As this protocol developed, many more devices
started to get connected to each other as other browsers also started to get
compatible with these newer versions. This was just the start of something big
as it lead to the development of the now known Internet because internet is
basically just web pages written in HTML and transferred between machines via
HTTP.

Now internet usage is not just restricted to the
transfer of web pages and requests in constrained extensions, instead, it has
allowed many users to send and receive complex extensions like MIME which is
currently used in mailing websites.

 

 

II.    
How HTTP works

 

We know that HTTP is a communication process which involves a
sequence of requests and responses between client and server. The first thing
that is done is a connection between the server and client is established. This
is done by creation of a connection object. Now the HTTP is a stateless
protocol which means that there is no memory of what was done previously. The
server will not know whether that client had previously connected to it or not.
So a new connection had to be established every time any request was prompted
in the previous versions.

The connection that is necessary was previously called non
persistent in which browsers often opened connections to fetch related data.
This method increased the resources usage and incurred a huge overhead on the
servers as they were running simultaneously many connections together. This
problem was solved in the later versions as the allowed persistent connections
in which a single TCP connection was kept alive for all the communication
between the machines. These connections were also known as keep-alive
connection.

These connections were nothing but a pair of request and response with
specific syntax called connection headers. The connection is initiated by the
browser and a request is sent to the server for suppose a web page. When this
request reaches the server, it responds back with the requested web page if no
error is occurred which is called the response. In case of web page request,
the response is an HTML file which is fetched by recurrent jumps.
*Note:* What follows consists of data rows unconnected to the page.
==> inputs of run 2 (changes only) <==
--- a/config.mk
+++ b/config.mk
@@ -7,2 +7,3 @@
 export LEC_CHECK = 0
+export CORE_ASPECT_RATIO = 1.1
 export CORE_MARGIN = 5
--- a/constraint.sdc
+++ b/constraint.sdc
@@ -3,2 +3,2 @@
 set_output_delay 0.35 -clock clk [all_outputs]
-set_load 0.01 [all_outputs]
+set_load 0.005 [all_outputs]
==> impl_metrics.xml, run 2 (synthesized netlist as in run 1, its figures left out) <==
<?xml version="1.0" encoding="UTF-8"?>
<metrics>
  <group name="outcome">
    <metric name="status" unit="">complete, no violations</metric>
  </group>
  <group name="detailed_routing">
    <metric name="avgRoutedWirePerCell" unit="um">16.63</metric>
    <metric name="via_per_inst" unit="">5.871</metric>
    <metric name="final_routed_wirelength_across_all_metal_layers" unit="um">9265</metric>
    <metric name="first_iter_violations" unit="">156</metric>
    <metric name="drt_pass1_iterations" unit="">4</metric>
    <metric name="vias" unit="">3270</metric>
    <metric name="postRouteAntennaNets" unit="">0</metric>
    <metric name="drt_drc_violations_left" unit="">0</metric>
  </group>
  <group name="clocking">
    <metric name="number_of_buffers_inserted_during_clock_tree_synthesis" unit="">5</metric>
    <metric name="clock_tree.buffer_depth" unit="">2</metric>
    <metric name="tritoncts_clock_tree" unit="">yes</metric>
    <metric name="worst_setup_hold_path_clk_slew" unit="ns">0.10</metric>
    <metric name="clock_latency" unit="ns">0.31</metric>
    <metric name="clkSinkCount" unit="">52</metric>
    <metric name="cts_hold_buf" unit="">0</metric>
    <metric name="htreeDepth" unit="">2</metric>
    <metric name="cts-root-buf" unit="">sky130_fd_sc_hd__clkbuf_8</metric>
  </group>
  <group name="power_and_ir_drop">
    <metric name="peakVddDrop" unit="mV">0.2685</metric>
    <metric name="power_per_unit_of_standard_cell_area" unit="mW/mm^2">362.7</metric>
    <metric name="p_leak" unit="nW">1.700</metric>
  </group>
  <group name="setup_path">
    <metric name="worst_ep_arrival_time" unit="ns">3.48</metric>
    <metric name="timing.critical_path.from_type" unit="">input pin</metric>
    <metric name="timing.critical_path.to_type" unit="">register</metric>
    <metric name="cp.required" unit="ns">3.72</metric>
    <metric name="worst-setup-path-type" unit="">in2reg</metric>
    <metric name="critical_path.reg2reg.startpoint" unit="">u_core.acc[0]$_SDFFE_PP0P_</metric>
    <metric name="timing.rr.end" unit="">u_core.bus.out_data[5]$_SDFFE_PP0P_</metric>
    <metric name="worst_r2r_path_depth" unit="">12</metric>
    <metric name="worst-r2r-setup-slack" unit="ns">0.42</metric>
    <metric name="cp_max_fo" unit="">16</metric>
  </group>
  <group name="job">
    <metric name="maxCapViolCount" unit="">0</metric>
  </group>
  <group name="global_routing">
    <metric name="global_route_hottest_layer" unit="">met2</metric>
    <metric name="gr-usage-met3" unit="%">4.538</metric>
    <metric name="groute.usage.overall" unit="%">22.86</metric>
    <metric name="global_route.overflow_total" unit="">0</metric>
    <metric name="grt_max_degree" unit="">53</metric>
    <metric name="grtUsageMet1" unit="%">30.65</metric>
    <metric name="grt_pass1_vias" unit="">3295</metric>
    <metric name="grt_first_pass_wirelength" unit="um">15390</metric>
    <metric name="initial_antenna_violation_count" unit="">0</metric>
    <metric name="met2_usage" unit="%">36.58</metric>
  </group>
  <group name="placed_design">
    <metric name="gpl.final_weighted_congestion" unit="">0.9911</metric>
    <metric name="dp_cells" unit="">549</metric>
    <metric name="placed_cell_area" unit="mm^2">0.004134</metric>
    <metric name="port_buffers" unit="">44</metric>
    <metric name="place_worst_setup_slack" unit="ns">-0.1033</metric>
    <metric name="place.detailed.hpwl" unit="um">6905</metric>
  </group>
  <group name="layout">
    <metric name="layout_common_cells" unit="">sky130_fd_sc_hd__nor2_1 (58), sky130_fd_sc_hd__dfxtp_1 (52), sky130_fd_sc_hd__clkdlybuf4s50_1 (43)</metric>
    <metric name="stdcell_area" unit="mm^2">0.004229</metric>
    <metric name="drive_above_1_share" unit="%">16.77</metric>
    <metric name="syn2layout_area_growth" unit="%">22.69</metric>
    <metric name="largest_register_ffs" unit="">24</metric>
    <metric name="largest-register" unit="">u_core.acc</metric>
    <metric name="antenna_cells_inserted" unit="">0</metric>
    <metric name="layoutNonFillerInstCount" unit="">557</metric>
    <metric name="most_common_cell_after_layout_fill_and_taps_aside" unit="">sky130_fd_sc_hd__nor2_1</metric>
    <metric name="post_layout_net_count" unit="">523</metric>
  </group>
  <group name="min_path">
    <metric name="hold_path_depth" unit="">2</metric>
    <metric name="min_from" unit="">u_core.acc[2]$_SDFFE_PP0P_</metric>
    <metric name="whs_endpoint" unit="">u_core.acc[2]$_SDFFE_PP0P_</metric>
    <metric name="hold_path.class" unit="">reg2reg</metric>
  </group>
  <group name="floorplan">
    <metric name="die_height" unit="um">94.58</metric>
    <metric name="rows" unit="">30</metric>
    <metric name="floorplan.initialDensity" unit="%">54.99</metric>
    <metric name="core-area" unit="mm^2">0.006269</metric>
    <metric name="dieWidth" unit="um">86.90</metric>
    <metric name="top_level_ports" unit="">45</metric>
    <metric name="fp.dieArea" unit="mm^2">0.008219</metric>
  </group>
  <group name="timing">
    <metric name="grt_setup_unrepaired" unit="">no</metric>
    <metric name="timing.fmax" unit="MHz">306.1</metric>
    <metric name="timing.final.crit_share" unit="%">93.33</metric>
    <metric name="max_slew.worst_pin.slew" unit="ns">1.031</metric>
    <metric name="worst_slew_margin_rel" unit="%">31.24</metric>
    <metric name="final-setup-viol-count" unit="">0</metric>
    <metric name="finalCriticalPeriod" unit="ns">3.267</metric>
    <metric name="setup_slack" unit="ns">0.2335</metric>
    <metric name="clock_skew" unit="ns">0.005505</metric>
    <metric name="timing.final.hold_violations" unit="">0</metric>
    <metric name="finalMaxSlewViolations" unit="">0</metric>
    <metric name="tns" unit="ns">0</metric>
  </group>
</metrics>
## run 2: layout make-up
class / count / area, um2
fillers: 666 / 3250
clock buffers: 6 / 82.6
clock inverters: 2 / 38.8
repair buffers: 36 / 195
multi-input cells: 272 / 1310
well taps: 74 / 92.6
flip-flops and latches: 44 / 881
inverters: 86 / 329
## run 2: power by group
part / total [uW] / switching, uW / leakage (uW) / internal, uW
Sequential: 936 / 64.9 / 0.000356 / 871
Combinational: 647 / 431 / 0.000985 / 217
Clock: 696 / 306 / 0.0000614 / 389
File: src/rtl/lenet_pool_pkg.sv
// lenet_pool_pkg: shared types and sizing helpers for the pooling channel scheduler.
package lenet_pool_pkg;

  // Scheduler states, in the order a channel walks through them
  typedef enum logic [2:0] {
    ST_IDLE  = 3'd0,
    ST_VSYNC = 3'd1,
    ST_LINE  = 3'd2,
    ST_GAP   = 3'd3,
    ST_DRAIN = 3'd4
  } pool_state_e;

  // Largest supported map edge; column and row counters are sized for it
  localparam int SIZE_MAX = 255;
  localparam int COL_W    = $clog2(SIZE_MAX);
  localparam int ROW_W    = $clog2(SIZE_MAX);

  // Bits needed for a counter that runs 0 .. n-1 (gap, drain, vsync timers)
  function automatic int cnt_w(input int n);
    return (n < 2) ? 1 : $clog2(n);
  endfunction

  // Pooled outputs expected per channel for 2x2 pooling of a size x size map
  function automatic int exp_pool_count(input int size);
    return (size / 2) * (size / 2);
  endfunction

endpackage

File: src/rtl/pool_out_checker.sv
// pool_out_checker: counts pooled-output strobes for the current channel and
// flags drain completion and count errors (too many strobes, or drain timeout).
module pool_out_checker
  import lenet_pool_pkg::*;
#(
  parameter int EXP = 36
) (
  input  logic i_sclk,
  input  logic i_rstn,
  input  logic i_en,         // count strobes (scheduler not idle)
  input  logic i_clr,        // restart the count for a new channel
  input  logic i_strobe,     // pooled-output valid
  input  logic i_timeout,    // drain budget expired without reaching EXP
  input  logic i_err_clr,    // new layer accepted
  output logic o_drain_done, // count (including this cycle's strobe) reached EXP
  output logic o_err
);

  // Counter saturates at EXP+1 so "above expected" stays visible without wrapping
  localparam int CW = cnt_w(EXP + 2);
  localparam logic [CW-1:0] EXP_C = CW'(EXP);

  logic [CW-1:0] r_cnt;
  logic [CW-1:0] w_cnt_nxt;
  logic          r_err;

  // Next count: a strobe in this cycle is included before any comparison
  always_comb begin
    w_cnt_nxt = r_cnt;
    if (i_en && i_strobe && (r_cnt <= EXP_C)) begin
      w_cnt_nxt = r_cnt + 1'b1;
    end
  end

  assign o_drain_done = (w_cnt_nxt >= EXP_C);
  assign o_err        = r_err;

  // Per-channel strobe counter
  always_ff @(posedge i_sclk) begin
    if (!i_rstn) begin
      r_cnt <= '0;
    end else if (i_clr) begin
      r_cnt <= '0;
    end else begin
      r_cnt <= w_cnt_nxt;
    end
  end

  // Sticky error: set on overflow or drain timeout, cleared by a new layer
  always_ff @(posedge i_sclk) begin
    if (!i_rstn) begin
      r_err <= 1'b0;
    end else if (i_err_clr) begin
      r_err <= 1'b0;
    end else if (i_timeout || (!i_clr && (w_cnt_nxt > EXP_C))) begin
      r_err <= 1'b1;
    end
  end

endmodule

File: src/rtl/lenet_pool_chan_sched.sv
// lenet_pool_chan_sched: drives one shared LeNet pooling stage across CH channels,
// one at a time: vsync pulse, SIZE rows of SIZE pixels separated by idle gaps,
// then a drain window waiting for the pooled results.
// Optional feature macro: POOL_SCHED_CNTCHK_EN -- when defined, the drain ends as
// soon as all pooled outputs have arrived (or on timeout) and o_err reports count
// errors; otherwise the drain is a fixed DRAIN_MAX cycles and o_err is 0.
//
// Source handshake: a pixel moves when i_src_valid & o_src_ready are both high at
// a rising edge; o_src_ready is high in every LINE cycle and never elsewhere, and
// the source may drop i_src_valid at any time (the row simply stretches).
module lenet_pool_chan_sched
  import lenet_pool_pkg::*;
#(
  parameter  int WD        = 1,
  parameter  int SIZE      = 12,
  parameter  int CH        = 6,
  parameter  int VS_CYC    = 2,
  parameter  int GAP       = 4,
  parameter  int DRAIN_MAX = 64,
  localparam int CHW       = $clog2(CH)
) (
  input  logic           i_sclk,
  input  logic           i_rstn,
  input  logic           i_start,
  input  logic           i_src_valid,
  input  logic [WD-1:0]  i_src_data,
  output logic           o_src_ready,
  output logic           o_vsync,
  output logic           o_hsync,
  output logic           o_valid,
  output logic [WD-1:0]  o_tdata,
  output logic [CHW-1:0] o_chan,
  input  logic           i_pool_valid,
  output logic           o_busy,
  output logic           o_done,
  output logic           o_err
);

  // One timer serves the vsync, gap and drain phases; size it for the longest
  localparam int TMR_MAX = (DRAIN_MAX > GAP) ? ((DRAIN_MAX > VS_CYC) ? DRAIN_MAX : VS_CYC)
                                             : ((GAP > VS_CYC) ? GAP : VS_CYC);
  localparam int TMR_W   = cnt_w(TMR_MAX);
  localparam logic [TMR_W-1:0] VS_LAST   = TMR_W'(VS_CYC - 1);
  localparam logic [TMR_W-1:0] GAP_LAST  = TMR_W'(GAP - 1);
  localparam logic [TMR_W-1:0] DRN_LAST  = TMR_W'(DRAIN_MAX - 1);
  localparam logic [COL_W-1:0] COL_LAST  = COL_W'(SIZE - 1);
  localparam logic [ROW_W-1:0] ROW_LAST  = ROW_W'(SIZE - 1);
  localparam logic [CHW-1:0]   CHAN_LAST = CHW'(CH - 1);
  localparam int               EXP_POOL  = exp_pool_count(SIZE);

  pool_state_e      r_state;
  logic [TMR_W-1:0] r_tmr;
  logic [COL_W-1:0] r_col;
  logic [ROW_W-1:0] r_row;
  logic [CHW-1:0]   r_chan;
  logic             r_vsync;
  logic             r_done;
  logic             r_hsync;
  logic             r_valid;
  logic [WD-1:0]    r_tdata;

  logic w_acc;
  logic w_start_acc;
  logic w_drain_last;
  logic w_drain_exit;

  assign o_src_ready  = (r_state == ST_LINE);
  assign w_acc        = i_src_valid && o_src_ready;
  // A start arriving alongside o_done is dropped; the layer controller retries next cycle
  assign w_start_acc  = (r_state == ST_IDLE) && i_start && !r_done;
  assign w_drain_last = (r_tmr == DRN_LAST);

`ifdef POOL_SCHED_CNTCHK_EN
  logic w_drain_done;
  logic w_chk_err;

  pool_out_checker #(
    .EXP (EXP_POOL)
  ) u_chk (
    .i_sclk       (i_sclk),
    .i_rstn       (i_rstn),
    .i_en         (r_state != ST_IDLE),
    .i_clr        (r_state == ST_VSYNC),
    .i_strobe     (i_pool_valid),
    .i_timeout    ((r_state == ST_DRAIN) && w_drain_last && !w_drain_done),
    .i_err_clr    (w_start_acc),
    .o_drain_done (w_drain_done),
    .o_err        (w_chk_err)
  );

  assign w_drain_exit = (r_state == ST_DRAIN) && (w_drain_done || w_drain_last);
  assign o_err        = w_chk_err;
`else
  logic w_unused_pool;
  assign w_unused_pool = i_pool_valid;
  assign w_drain_exit  = (r_state == ST_DRAIN) && w_drain_last;
  assign o_err         = 1'b0;
`endif

  assign o_vsync = r_vsync;
  assign o_hsync = r_hsync;
  assign o_valid = r_valid;
  assign o_tdata = r_tdata;
  assign o_chan  = r_chan;
  assign o_busy  = (r_state != ST_IDLE);
  assign o_done  = r_done;

  // Channel sequencer: state, phase timer, pixel position, channel index, vsync/done
  always_ff @(posedge i_sclk) begin
    if (!i_rstn) begin
      r_state <= ST_IDLE;
      r_tmr   <= '0;
      r_col   <= '0;
      r_row   <= '0;
      r_chan  <= '0;
      r_vsync <= 1'b0;
      r_done  <= 1'b0;
    end else begin
      r_done <= 1'b0;
      case (r_state)
        ST_IDLE: begin
          if (w_start_acc) begin
            r_state <= ST_VSYNC;
            r_vsync <= 1'b1;
            r_tmr   <= '0;
            r_col   <= '0;
            r_row   <= '0;
          end
        end
        ST_VSYNC: begin
          if (r_tmr == VS_LAST) begin
            r_state <= ST_LINE;
            r_vsync <= 1'b0;
            r_tmr   <= '0;
          end else begin
            r_tmr <= r_tmr + 1'b1;
          end
        end
        ST_LINE: begin
          if (w_acc) begin
            if (r_col == COL_LAST) begin
              r_col <= '0;
              r_tmr <= '0;
              if (r_row == ROW_LAST) begin
                r_row   <= '0;
                r_state <= ST_DRAIN;
              end else begin
                r_row   <= r_row + 1'b1;
                r_state <= ST_GAP;
              end
            end else begin
              r_col <= r_col + 1'b1;
            end
          end
        end
        ST_GAP: begin
          if (r_tmr == GAP_LAST) begin
            r_state <= ST_LINE;
            r_tmr   <= '0;
          end else begin
            r_tmr <= r_tmr + 1'b1;
          end
        end
        ST_DRAIN: begin
          if (w_drain_exit) begin
            r_tmr <= '0;
            if (r_chan == CHAN_LAST) begin
              r_state <= ST_IDLE;
              r_chan  <= '0;
              r_done  <= 1'b1;
            end else begin
              r_state <= ST_VSYNC;
              r_vsync <= 1'b1;
              r_chan  <= r_chan + 1'b1;
            end
          end else begin
            r_tmr <= r_tmr + 1'b1;
          end
        end
        default: begin
          r_state <= ST_IDLE;
        end
      endcase
    end
  end

  // Pooling-side framing: registered row-active level, pixel valid and held pixel data
  always_ff @(posedge i_sclk) begin
    if (!i_rstn) begin
      r_hsync <= 1'b0;
      r_valid <= 1'b0;
      r_tdata <= '0;
    end else begin
      r_hsync <= (r_state == ST_LINE);
      r_valid <= w_acc;
      if (w_acc) begin
        r_tdata <= i_src_data;
      end
    end
  end

endmodule

File: config.mk
export PLATFORM = sky130hd
export DESIGN_NAME = lenet_pool_chan_sched
export DESIGN_NICKNAME = d
export VERILOG_FILES = /design/src/rtl/lenet_pool_pkg.sv /design/src/rtl/pool_out_checker.sv /design/src/rtl/lenet_pool_chan_sched.sv
export SDC_FILE = /design/constraint.sdc
export NUM_CORES = 1
export LEC_CHECK = 0
export CELL_PAD_IN_SITES_DETAIL_PLACEMENT = 1
export CELL_PAD_IN_SITES_GLOBAL_PLACEMENT = 2
export CORE_MARGIN = 4
export CORE_UTILIZATION = 36
export DETAILED_ROUTE_END_ITERATION = 6
export HOLD_SLACK_MARGIN = 0.08
export PLACE_DENSITY = 0.94
export REMOVE_ABC_BUFFERS = 1
export SLEW_MARGIN = 20
export SYNTH_ARGS = -nofsm -noshare
export SYNTH_HDL_FRONTEND = slang
export SYNTH_HIERARCHICAL = 1
export SYNTH_SLANG_ARGS = --single-unit
File: constraint.sdc
create_clock -name i_sclk -period 3.33 [get_ports i_sclk]
set_input_delay 0.4995 -clock i_sclk [delete_from_list [all_inputs] [get_ports i_sclk]]
set_output_delay 0.4995 -clock i_sclk [all_outputs]
set_load 0.01 [all_outputs]
==> metrics.csv <==
stage,metric,value,unit
logic_synthesis,synth_compound_area_share,15.2,%
clock_tree,clock_path_buffers,2,
power_and_ir_drop,p_int,691,uW
timing,worst_pin_slew,0.636,ns
logic_synthesis,yosys.area_share.simple,31.8,%
logic_synthesis,ys_async_sr_fraction,0,%
die,die_width,76.4,um
timing,final.setup.tns,0,ns
placement,dp_hpwl,2970,um
die,io-pin-count,17,
power_and_ir_drop,p_sw_share,24.1,%
finish,area_growth,17.2,%
setup_path,path_delay_family,buffers and inverters,
logic_synthesis,synth_xor_area_share,6.76,%
timing,hold_violations,0,
die,fp.dieH,76.4,um
die,dieArea,5840,sq um
clock_tree,htreeDepth,2,
finish,num_antenna_cells,0,
clock_tree,cts_made_buffers,5,
setup_path,slowest_delay,0.56,ns
logic_synthesis,synth_top_family_by_area,simple AND/OR/NAND/NOR gates,
timing,maxSlewHeadroom,57.3,%
timing,slew_viol_final,0,
run_status,status,"complete, no violations",
setup_path,crit_fanout,10,
setup_path,crit_arrival,2.13,ns
timing,finalCritPeriodShare,79.0,%
global_routing,grt_overflow,0,
hold_path,hold_class,flip-flop to flip-flop,
setup_path,critical_path_class,flip-flop to primary output,
global_routing,grt_usage,14.8,%
logic_synthesis,syn_area,1690,sq um
timing,rsz0062_at_grt,no,
timing,setup_viol,0,
timing,finalClockSkew,0.00370,ns
setup_path,slowest_stage,or3b_2,
finish,nets,225,
drt,antenna_left,0,
timing,finalCriticalPeriod,2.63,ns
drt,drtPass1Iterations,4,
global_routing,grt_max_degree,13,
logic_synthesis,yosysWarningCount,6,
logic_synthesis,ys_seq_elements,33,
clock_tree,clk_pin_slew,0.07,ns
logic_synthesis,synth_edf_count,0,
timing,fmax,380,MHz
setup_path,critPathLaunchType,flip-flop,
placement,portBuffers,14,
logic_synthesis,synth_mux_area_share,0.668,%
die,core.rowCount,24,
clock_tree,post-cts-setup-buffers,0,
drt,vias_per_cell,5.57,
clock_tree,ctsHoldBuffers,0,
power_and_ir_drop,p_seq_share,45.7,%
clock_tree,insertion_delay,0.29,ns
power_and_ir_drop,cellPowerDensity,461,nW/um^2
logic_synthesis,syn_inst,199,
finish,final_util,44.5,%
drt,routed_wl,4080,um
logic_synthesis,ys_seq_area_share,39.2,%
clock_tree,postCtsResizedCells,0,
setup_path,crit_required,2.83,ns
placement,place_congestion,0.761,
clock_tree,cts_tree,done,
placement,pre_cts_ws,0.955,ns
setup_path,endpoint_kind,primary output,
timing,setup_ws,0.700,ns
logic_synthesis,ys_types,55,
die,start_util,37.9,%
power_and_ir_drop,pwr-share-comb,11.3,%
global_routing,grt_pass1_vias,1433,
power_and_ir_drop,clock_power_share,43.0,%
global_routing,grt_pass1_wl,7020,um
logic_synthesis,synthFlopType,dfxtp_1,
drt,drc_errors,0,
logic_synthesis,syn_avg_cell_area,8.47,sq um
power_and_ir_drop,peakVddDrop,0.000166,V
global_routing,antenna_found_initial,0,
die,core_area,4440,sq um
power_and_ir_drop,p_switching,220,uW
finish,drive_gt1_share,8.33,%
drt,drt-initial-drc-count,63,
drt,wl_per_cell,15.2,um
setup_path,worstPathCellList,"or3b_2, inv_1, clkdlybuf4s50_1",
drt,vias,1494,
setup_path,critical_path_buf_inv_count,2,
logic_synthesis,synth_fa_ha_area_share,2.97,%
power_and_ir_drop,power,910,uW
clock_tree,cts.root.buffer_cell,clkbuf_8,
power_and_ir_drop,leakagePower,0.701,nW
job,max_cap_violations,0,
clock_tree,cts_sinks,33,
-- power groups by stage --
| stage | Sequential (mW) | Clock [mW] | Combinational [mW] |
|---|---|---|---|
| after floorplan | 0.422 | 0 | 0.0670 |
| after CTS | 0.416 | 0.402 | 0.104 |
| after detailed placement | 0.425 | 0 | 0.103 |
| after global placement | 0.425 | 0 | 0.101 |
| after global routing | 0.418 | 0.423 | 0.117 |
| final | 0.416 | 0.391 | 0.103 |
-- worst min-delay path, cell delays in order (launching register included) --
cell and delay, ns:
dfxtp_1 0.31, o41ai_1 0.06, a21oi_1 0.06
-- flip-flops by register name, summed over array words and instances (netlist names) --
register / count
r_col: 8
r_row: 8
r_tmr: 6
o_chan: 3
r_state: 3
o_done: 1
o_hsync: 1
o_tdata: 1
o_valid: 1
o_vsync: 1
-- stage by stage --
| step | cells | instance area (sq um) | hold WS, ns |
|---|---|---|---|
| 4_1_cts | 268 | 1980 | 0.476 |
| 6_report | 268 | 1980 | 0.472 |
| 3_3_place_gp | 260 | 1860 | 0.444 |
| 5_1_grt | 268 | 1980 | 0.498 |
| 3_5_place_dp | 260 | 1860 | 0.467 |
| 2_1_floorplan | 194 | 1650 | 0.446 |
-- cells in the mapped netlist (3+ instances only) --
| library cell | number | area (sq um) |
|---|---|---|
| nand3_1 | 9 | 45.0 |
| and3_1 | 3 | 18.8 |
| or3_1 | 4 | 25.0 |
| o21ai_0 | 3 | 15.0 |
| nor2_1 | 22 | 82.6 |
| a21oi_1 | 13 | 65.1 |
| a21o_1 | 4 | 30.0 |
| and2_1 | 4 | 25.0 |
| ha_1 | 4 | 50.1 |
| xor2_1 | 6 | 52.6 |
| nor3_1 | 7 | 35.0 |
| dfxtp_1 | 33 | 661 |
| inv_1 | 5 | 18.8 |
| nor3b_1 | 4 | 30.0 |
| nor4_1 | 5 | 31.3 |
| nand2_1 | 19 | 71.3 |
| xnor2_1 | 7 | 61.3 |
| nand4_1 | 3 | 18.8 |
-- cell usage in the layout, fill, tap and decap left out, drive strengths merged, types with 2 or more instances in the layout --
| cell | count |
|---|---|
| xnor2 | 7 |
| nor4 | 6 |
| and3b | 2 |
| a31oi | 2 |
| o21ai | 6 |
| and2 | 4 |
| and3 | 3 |
| or2 | 3 |
| inv | 5 |
| xor2 | 6 |
| nand2 | 20 |
| o21a | 3 |
| nand4 | 3 |
| a21o | 4 |
| nand3 | 9 |
| clkdlybuf4s50 | 14 |
| nor3 | 8 |
| or3b | 2 |
| clkbuf | 7 |
| o41ai | 2 |
| or3 | 4 |
| nor2 | 22 |
| dfxtp | 33 |
| ha | 4 |
| nor3b | 5 |
| a21oi | 13 |
-- logic make-up (layout without fill, tap and decap cells) --
logic type / after synthesis / in the layout
multiplexers: 1 / 1
XOR/XNOR: 13 / 13
flip-flops: 33 / 33
buffers and inverters: 11 / 28
AO/OA/AOI/OAI: 39 / 39
adder cells (fa/ha/maj): 4 / 4
other: 1 / 1
AND/OR/NAND/NOR: 97 / 97
-- routing by layer --
metal / GRT usage, % / up-vias / wire (um)
li1: - / 739 / -
met5: 0 / - / 0
met3: 3.90 / 5 / 207
met4: 5.98 / 0 / 60
met2: 21.4 / 33 / 1780
met1: 20.7 / 717 / 2030
-- final cells by class --
cell class                 instances  area (sq um)
multi-input combinational        155           971
timing repair buffer              14           140
inverter                           6          22.5
sequential                        33           661
tap                               52          65.1
clock buffer                       7          86.3
fill                             522          2470
clock inverter                     1          30.0
-- path summary, 6_finish.rpt --
kind	start	to	slack, ns	cells after the start
setup / recovery	r_state[1]	o_src_ready	0.70	3
hold / removal	o_vsync	o_vsync	0.47	2
setup reg to reg	r_row[0]	r_row[5]	1.19	6
hold reg to reg	o_vsync	o_vsync	0.47	2
Note: power is estimated with default switching activity, not from simulation.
The connection between the server and client is not that simple as
it seems. It involves various steps. For example, if a client wants to access a
website then a request is sent to the DNS server to get the address of the
desired server. Once getting the address, the request for establishment of
connection is sent to that server. If the server deems the request valid, it
responds to request and acknowledges the connection. Now as the connection is
established, further requests can be made under the same connection object in
cases of persistent connections. The request header that is send includes various
fields like the method type, address, port number, cache id( if any) etc.